The consequence of that is that it will take time and will have a cost-implication. The question that organizations face is whether to get the code right from the start – with the implication that the project will take much longer than was planned. And that means it will cost more than originally planned. Or does the project team go ahead with the project as is, and let a different project team fund the technical debt they have left at some time in the future when the original team are probably working for different companies or doing different jobs for the same company? At least the original team will make their deadlines and receive any bonuses associated with that.

For mainframe sites, ‘paying’ the technical debt can result in downtime for the application and a particular service being unavailable to internal or external customers. That can result in service level agreements not being met, which can have financial consequences in addition to those associated with rewriting the code.

Internal projects are one thing, but do the same rules apply when you are buying software from a known mainframe software vendor? Is it worth skipping Version 1 and waiting until all the kinks have been ironed out and waiting for Version 2 to be released? And does the same apply to new software services like those offered by cloud providers?

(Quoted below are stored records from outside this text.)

**src/rtl/timer_pkg.sv**
```systemverilog
// Shared constants and sizing helper for the millisecond timer scheduler.
package timer_pkg;

  localparam int CLK_DIV_DEF = 50000;
  localparam int MS_W        = 32;
  localparam int DUR_W_DEF   = 16;

  // Width able to hold 0..n-1, never narrower than one bit.
  function automatic int ptr_w(input int n);
    return (n <= 2) ? 1 : $clog2(n);
  endfunction

endpackage

```
**src/rtl/rr_arbiter.sv**
```systemverilog
// Combinational round-robin arbiter: first requester at or after i_ptr, searching modulo N.
module rr_arbiter
  import timer_pkg::*;
#(
  parameter int N = 4,
  localparam int PW = ptr_w(N)
) (
  input  logic [N-1:0]  i_req,
  input  logic [PW-1:0] i_ptr,
  output logic [N-1:0]  o_gnt,
  output logic          o_valid
);

  logic [2*N-1:0] w_dbl;
  logic [N-1:0]   w_rot;

  // Rotating a doubled copy puts the pointer's channel at bit 0.
  assign w_dbl   = {i_req, i_req} >> i_ptr;
  assign w_rot   = w_dbl[N-1:0];
  assign o_valid = |i_req;

  always_comb begin
    int pos;
    int idx;
    pos = 0;
    for (int k = N - 1; k >= 0; k--) begin
      if (w_rot[k]) pos = k;
    end
    idx = int'(i_ptr) + pos;
    if (idx >= N) idx = idx - N;
    o_gnt = '0;
    for (int j = 0; j < N; j++) begin
      o_gnt[j] = o_valid && (idx == j);
    end
  end

endmodule

```
**src/rtl/ms_timer_scheduler.sv**
```systemverilog
// Shared 1 ms time base with NCH round-robin-armed timeout channels.
module ms_timer_scheduler
  import timer_pkg::*;
#(
  parameter int CLK_DIV = CLK_DIV_DEF,
  parameter int NCH     = 4,
  parameter int DUR_W   = DUR_W_DEF
) (
  input  logic                 i_sys_clk,
  input  logic                 i_rst,
  input  logic [NCH-1:0]       i_arm_req,
  input  logic [NCH*DUR_W-1:0] i_arm_dur,
  input  logic [NCH-1:0]       i_cancel,
  output logic [NCH-1:0]       o_arm_gnt,
  output logic [NCH-1:0]       o_active,
  output logic [NCH-1:0]       o_expired,
  output logic                 o_tick,
  output logic [MS_W-1:0]      o_milliseconds
);

  localparam int PW      = ptr_w(NCH);
  localparam int PRESC_W = ptr_w(CLK_DIV);
  localparam logic [PRESC_W-1:0] PRESC_MAX = PRESC_W'(CLK_DIV - 1);

  logic [PRESC_W-1:0] r_presc;
  logic [MS_W-1:0]    r_ms;
  logic [PW-1:0]      r_rr;
  logic [NCH-1:0]     r_gnt;
  logic               r_tick;

  logic               w_wrap;
  logic [PRESC_W-1:0] w_presc_next;
  logic [MS_W-1:0]    w_ms_next;
  logic [NCH-1:0]     w_elig;
  logic [NCH-1:0]     w_gnt;
  logic               w_valid;
  logic [PW-1:0]      w_rr_next;

  assign w_wrap       = (r_presc == PRESC_MAX);
  assign w_presc_next = w_wrap ? '0 : r_presc + PRESC_W'(1);
  assign w_ms_next    = w_wrap ? r_ms + MS_W'(1) : r_ms;

  // A channel granted last cycle is masked so a held request is not accepted twice.
  assign w_elig = i_arm_req & ~r_gnt & ~i_cancel;

  rr_arbiter #(.N(NCH)) u_arb (
    .i_req   (w_elig),
    .i_ptr   (r_rr),
    .o_gnt   (w_gnt),
    .o_valid (w_valid)
  );

  always_comb begin
    w_rr_next = '0;
    for (int j = 0; j < NCH; j++) begin
      if (w_gnt[j]) w_rr_next = (j == NCH - 1) ? '0 : PW'(j + 1);
    end
  end

  // Count is rewritten every cycle so it always reflects the current register view.
  always_ff @(posedge i_sys_clk or posedge i_rst) begin
    if (i_rst) begin
      r_presc <= '0;
      r_ms    <= '0;
      r_rr    <= '0;
      r_gnt   <= '0;
      r_tick  <= 1'b0;
    end else begin
      r_presc <= w_presc_next;
      r_ms    <= w_ms_next;
      r_tick  <= w_wrap;
      r_gnt   <= w_gnt;
      if (w_valid) r_rr <= w_rr_next;
    end
  end

  assign o_arm_gnt      = r_gnt;
  assign o_tick         = r_tick;
  assign o_milliseconds = r_ms;

  generate
    for (genvar gi = 0; gi < NCH; gi++) begin : g_ch
      logic [MS_W-1:0]  r_deadline;
      logic             r_active;
      logic             r_expired;
      logic [DUR_W-1:0] w_dur;
      logic [MS_W-1:0]  w_dur_ext;
      logic             w_hit;

      assign w_dur     = i_arm_dur[gi*DUR_W +: DUR_W];
      assign w_dur_ext = (w_dur == '0) ? MS_W'(1) : MS_W'(w_dur);
      // Compare against the count that becomes visible with this tick, so expired lines up with tick.
      assign w_hit     = w_wrap && r_active && (w_ms_next == r_deadline);

      // Deadline is based on the count shown in the grant cycle, so a grant on a tick edge still waits D ticks.
      always_ff @(posedge i_sys_clk or posedge i_rst) begin
        if (i_rst) begin
          r_deadline <= '0;
          r_active   <= 1'b0;
          r_expired  <= 1'b0;
        end else begin
          r_expired <= 1'b0;
          if (i_cancel[gi]) begin
            r_active <= 1'b0;
          end else if (w_gnt[gi]) begin
            r_active   <= 1'b1;
            r_deadline <= w_ms_next + w_dur_ext;
          end else if (w_hit) begin
            r_active  <= 1'b0;
            r_expired <= 1'b1;
          end
        end
      end

      assign o_active[gi]  = r_active;
      assign o_expired[gi] = r_expired;
    end
  endgenerate

endmodule

```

For cloud providers like AWS and others, there’s money to be made from companies that are currently running their own servers, and there’s even more money to made from companies that have mainframes. And that’s why mainframe sites are being targeted by the marketing arm of these cloud giants.

That’s why AWS has announced its Mainframe Modernization service, its development and runtime environment, which is designed to make it easier for customers to modernize and run their mainframe workloads on AWS. AWS also offers mainframers the option to maintain existing applications as they are and re-platform them to AWS with minimal code changes.

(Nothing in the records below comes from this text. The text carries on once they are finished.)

## src/rtl/dmem_arbiter_if.sv

```systemverilog
// Requester-side handshake bundle for one data-memory port (CPU or debug).
// master = requester, slave = arbiter.
interface dmem_arbiter_if #(
  parameter int unsigned D_ADDR_W = 12,
  parameter int unsigned DATA_W   = 8
) ();
  logic                req;
  logic                we;
  logic [D_ADDR_W-1:0] addr;
  logic [DATA_W-1:0]   wdata;
  logic                gnt;
  logic                rvalid;
  logic [DATA_W-1:0]   rdata;

  modport master (
    output req, we, addr, wdata,
    input  gnt, rvalid, rdata
  );

  modport slave (
    input  req, we, addr, wdata,
    output gnt, rvalid, rdata
  );
endinterface

```

## src/rtl/dmem_arbiter.sv

```systemverilog
// Shares the single-ported data memory between the CPU and debug ports.
// CPU has priority; a saturating starvation counter bounds the debug wait.
module dmem_arbiter #(
  parameter int unsigned D_ADDR_W     = 12,
  parameter int unsigned DATA_W       = 8,
  parameter int unsigned STARVE_LIMIT = 8
) (
  input  logic                clk,
  input  logic                rst,
  dmem_arbiter_if.slave       cpu,
  dmem_arbiter_if.slave       dbg,
  output logic [D_ADDR_W-1:0] mem_addr,
  output logic [DATA_W-1:0]   mem_wdata,
  output logic                mem_we,
  output logic                mem_oe,
  input  logic [DATA_W-1:0]   mem_rdata
);

  localparam int unsigned      CNT_W = 8;
  localparam logic [CNT_W-1:0] LIMIT = CNT_W'(STARVE_LIMIT);

  logic [CNT_W-1:0]  starve_cnt_q, starve_cnt_d;
  logic              cpu_rvalid_q, cpu_rvalid_d;
  logic              dbg_rvalid_q, dbg_rvalid_d;
  logic [DATA_W-1:0] cpu_rdata_q,  cpu_rdata_d;
  logic [DATA_W-1:0] dbg_rdata_q,  dbg_rdata_d;

  logic forced;
  logic cpu_gnt_c;
  logic dbg_gnt_c;
  logic gnt_any;
  logic granted_we;

  // Grant selection; nothing is granted while reset is held
  always_comb begin
    forced    = (starve_cnt_q == LIMIT);
    cpu_gnt_c = 1'b0;
    dbg_gnt_c = 1'b0;
    if (!rst) begin
      if (forced && dbg.req) begin
        dbg_gnt_c = 1'b1;
      end else if (cpu.req) begin
        cpu_gnt_c = 1'b1;
      end else if (dbg.req) begin
        dbg_gnt_c = 1'b1;
      end
    end
  end

  // Memory drive: CPU port is the default source when idle
  always_comb begin
    gnt_any    = cpu_gnt_c | dbg_gnt_c;
    mem_addr   = cpu.addr;
    mem_wdata  = cpu.wdata;
    granted_we = cpu.we;
    if (dbg_gnt_c) begin
      mem_addr   = dbg.addr;
      mem_wdata  = dbg.wdata;
      granted_we = dbg.we;
    end
    mem_we = gnt_any & granted_we;
    mem_oe = gnt_any & ~granted_we;
  end

  // Next-state: starvation counter and read-return registers
  always_comb begin
    starve_cnt_d = starve_cnt_q;
    cpu_rvalid_d = 1'b0;
    dbg_rvalid_d = 1'b0;
    cpu_rdata_d  = cpu_rdata_q;
    dbg_rdata_d  = dbg_rdata_q;

    if (!dbg.req || dbg_gnt_c) begin
      starve_cnt_d = '0;
    end else if (starve_cnt_q != LIMIT) begin
      starve_cnt_d = starve_cnt_q + CNT_W'(1);
    end

    if (cpu_gnt_c && !cpu.we) begin
      cpu_rvalid_d = 1'b1;
      cpu_rdata_d  = mem_rdata;
    end
    if (dbg_gnt_c && !dbg.we) begin
      dbg_rvalid_d = 1'b1;
      dbg_rdata_d  = mem_rdata;
    end
  end

  always_ff @(posedge clk) begin
    if (rst) begin
      starve_cnt_q <= '0;
      cpu_rvalid_q <= 1'b0;
      dbg_rvalid_q <= 1'b0;
      cpu_rdata_q  <= '0;
      dbg_rdata_q  <= '0;
    end else begin
      starve_cnt_q <= starve_cnt_d;
      cpu_rvalid_q <= cpu_rvalid_d;
      dbg_rvalid_q <= dbg_rvalid_d;
      cpu_rdata_q  <= cpu_rdata_d;
      dbg_rdata_q  <= dbg_rdata_d;
    end
  end

  assign cpu.gnt    = cpu_gnt_c;
  assign dbg.gnt    = dbg_gnt_c;
  assign cpu.rvalid = cpu_rvalid_q;
  assign dbg.rvalid = dbg_rvalid_q;
  assign cpu.rdata  = cpu_rdata_q;
  assign dbg.rdata  = dbg_rdata_q;

  a_one_grant : assert property (@(posedge clk) !(cpu_gnt_c && dbg_gnt_c));
  a_we_oe_excl : assert property (@(posedge clk) !(mem_we && mem_oe));

endmodule

```

## src/flat_wrapper.sv

```systemverilog
// flat-port wrapper written by rule: the top's interface ports become plain ports
module dmem_arbiter_flat 
#(
  parameter int unsigned D_ADDR_W     = 12,
  parameter int unsigned DATA_W       = 8,
  parameter int unsigned STARVE_LIMIT = 8
)
  (clk, rst, mem_addr, mem_wdata, mem_we, mem_oe, mem_rdata, cpu_req, cpu_we, cpu_addr, cpu_wdata, cpu_gnt, cpu_rvalid, cpu_rdata, dbg_req, dbg_we, dbg_addr, dbg_wdata, dbg_gnt, dbg_rvalid, dbg_rdata);
  dmem_arbiter_if #(.D_ADDR_W(D_ADDR_W), .DATA_W(DATA_W)) cpu_i ();
  dmem_arbiter_if #(.D_ADDR_W(D_ADDR_W), .DATA_W(DATA_W)) dbg_i ();
  input  logic clk;
  input  logic rst;
  output logic [D_ADDR_W-1:0] mem_addr;
  output logic [DATA_W-1:0] mem_wdata;
  output logic mem_we;
  output logic mem_oe;
  input  logic [DATA_W-1:0] mem_rdata;
  input wire logic [$bits(cpu_i.req)-1:0] cpu_req;
  input wire logic [$bits(cpu_i.we)-1:0] cpu_we;
  input wire logic [$bits(cpu_i.addr)-1:0] cpu_addr;
  input wire logic [$bits(cpu_i.wdata)-1:0] cpu_wdata;
  output wire logic [$bits(cpu_i.gnt)-1:0] cpu_gnt;
  output wire logic [$bits(cpu_i.rvalid)-1:0] cpu_rvalid;
  output wire logic [$bits(cpu_i.rdata)-1:0] cpu_rdata;
  input wire logic [$bits(dbg_i.req)-1:0] dbg_req;
  input wire logic [$bits(dbg_i.we)-1:0] dbg_we;
  input wire logic [$bits(dbg_i.addr)-1:0] dbg_addr;
  input wire logic [$bits(dbg_i.wdata)-1:0] dbg_wdata;
  output wire logic [$bits(dbg_i.gnt)-1:0] dbg_gnt;
  output wire logic [$bits(dbg_i.rvalid)-1:0] dbg_rvalid;
  output wire logic [$bits(dbg_i.rdata)-1:0] dbg_rdata;
  assign cpu_i.req = cpu_req;
  assign cpu_i.we = cpu_we;
  assign cpu_i.addr = cpu_addr;
  assign cpu_i.wdata = cpu_wdata;
  assign cpu_gnt = cpu_i.gnt;
  assign cpu_rvalid = cpu_i.rvalid;
  assign cpu_rdata = cpu_i.rdata;
  assign dbg_i.req = dbg_req;
  assign dbg_i.we = dbg_we;
  assign dbg_i.addr = dbg_addr;
  assign dbg_i.wdata = dbg_wdata;
  assign dbg_gnt = dbg_i.gnt;
  assign dbg_rvalid = dbg_i.rvalid;
  assign dbg_rdata = dbg_i.rdata;
  dmem_arbiter #(.D_ADDR_W(D_ADDR_W), .DATA_W(DATA_W), .STARVE_LIMIT(STARVE_LIMIT)) u_core (.clk(clk), .rst(rst), .cpu(cpu_i), .dbg(dbg_i), .mem_addr(mem_addr), .mem_wdata(mem_wdata), .mem_we(mem_we), .mem_oe(mem_oe), .mem_rdata(mem_rdata));
endmodule
```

All this is powered by the Micro Focus Enterprise Server, which lets IBM mainframe applications run on Linux or Windows servers. There are no upfront costs, and customers only pay for what they use.

System integrators will work with mainframe-using organization to discover mainframe workloads, assess and analyse migration readiness, then plan the migration and modernization projects.

That all sounds very good. I guess the question at the back of my mind is whether this migration will create any technical debt.